** The data follows **

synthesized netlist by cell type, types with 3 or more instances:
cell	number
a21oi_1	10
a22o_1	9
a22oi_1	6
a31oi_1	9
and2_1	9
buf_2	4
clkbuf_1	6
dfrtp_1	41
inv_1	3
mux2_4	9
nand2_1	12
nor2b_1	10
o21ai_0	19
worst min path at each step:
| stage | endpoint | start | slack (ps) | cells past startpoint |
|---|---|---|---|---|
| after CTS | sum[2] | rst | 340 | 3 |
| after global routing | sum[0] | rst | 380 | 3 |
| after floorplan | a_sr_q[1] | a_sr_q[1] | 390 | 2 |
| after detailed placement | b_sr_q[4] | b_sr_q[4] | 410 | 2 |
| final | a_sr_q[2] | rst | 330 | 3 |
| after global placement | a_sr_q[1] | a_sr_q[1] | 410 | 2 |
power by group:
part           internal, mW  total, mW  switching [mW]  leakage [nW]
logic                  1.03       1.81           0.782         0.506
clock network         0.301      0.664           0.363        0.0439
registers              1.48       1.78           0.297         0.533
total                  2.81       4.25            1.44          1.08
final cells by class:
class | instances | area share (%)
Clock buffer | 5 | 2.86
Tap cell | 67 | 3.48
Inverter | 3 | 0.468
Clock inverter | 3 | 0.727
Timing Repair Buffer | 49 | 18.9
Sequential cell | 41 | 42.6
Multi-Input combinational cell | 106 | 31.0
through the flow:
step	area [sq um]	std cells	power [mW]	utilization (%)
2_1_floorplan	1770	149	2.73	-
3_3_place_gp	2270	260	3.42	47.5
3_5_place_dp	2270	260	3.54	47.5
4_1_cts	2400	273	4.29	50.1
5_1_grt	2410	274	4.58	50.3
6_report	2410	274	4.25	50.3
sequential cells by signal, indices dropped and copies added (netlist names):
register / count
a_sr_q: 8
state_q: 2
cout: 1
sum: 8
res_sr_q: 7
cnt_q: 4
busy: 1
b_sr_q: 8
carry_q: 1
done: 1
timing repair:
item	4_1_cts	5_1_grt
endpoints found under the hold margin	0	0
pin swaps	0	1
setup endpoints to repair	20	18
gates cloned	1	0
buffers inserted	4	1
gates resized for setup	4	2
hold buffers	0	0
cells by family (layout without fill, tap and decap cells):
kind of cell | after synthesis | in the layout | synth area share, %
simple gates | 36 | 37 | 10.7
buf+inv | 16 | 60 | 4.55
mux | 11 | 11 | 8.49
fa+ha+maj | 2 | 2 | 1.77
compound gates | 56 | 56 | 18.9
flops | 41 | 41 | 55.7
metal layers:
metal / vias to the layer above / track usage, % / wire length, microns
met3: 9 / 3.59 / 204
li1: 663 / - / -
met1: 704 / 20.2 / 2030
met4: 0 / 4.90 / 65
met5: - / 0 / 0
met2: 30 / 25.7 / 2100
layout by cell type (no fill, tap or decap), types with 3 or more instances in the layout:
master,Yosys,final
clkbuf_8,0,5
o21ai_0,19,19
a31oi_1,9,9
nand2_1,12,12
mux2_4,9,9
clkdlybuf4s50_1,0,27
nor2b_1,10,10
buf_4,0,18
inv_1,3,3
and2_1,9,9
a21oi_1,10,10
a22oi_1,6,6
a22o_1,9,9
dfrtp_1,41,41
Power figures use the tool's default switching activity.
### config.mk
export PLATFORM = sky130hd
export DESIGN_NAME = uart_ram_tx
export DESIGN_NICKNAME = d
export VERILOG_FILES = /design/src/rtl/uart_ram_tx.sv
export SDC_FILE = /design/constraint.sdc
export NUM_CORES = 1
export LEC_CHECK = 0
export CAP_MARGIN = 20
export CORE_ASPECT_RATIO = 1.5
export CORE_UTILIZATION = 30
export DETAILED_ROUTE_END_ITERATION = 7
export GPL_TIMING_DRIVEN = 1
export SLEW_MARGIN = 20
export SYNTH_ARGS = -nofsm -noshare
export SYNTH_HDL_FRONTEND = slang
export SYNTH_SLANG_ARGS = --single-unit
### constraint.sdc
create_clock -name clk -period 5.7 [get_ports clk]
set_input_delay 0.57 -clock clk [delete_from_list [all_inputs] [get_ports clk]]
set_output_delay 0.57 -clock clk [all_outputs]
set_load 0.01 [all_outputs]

** End of The data **

- Description of the task
Look in the material above for the line with "master,Yosys,final" and the line with "dfrtp_1,41,41", and transcribe exactly those lines and all lines between them, nothing more.

- Answer for this exercise
master,Yosys,final
clkbuf_8,0,5
o21ai_0,19,19
a31oi_1,9,9
nand2_1,12,12
mux2_4,9,9
clkdlybuf4s50_1,0,27
nor2b_1,10,10
buf_4,0,18
inv_1,3,3
and2_1,9,9
a21oi_1,10,10
a22oi_1,6,6
a22o_1,9,9
dfrtp_1,41,41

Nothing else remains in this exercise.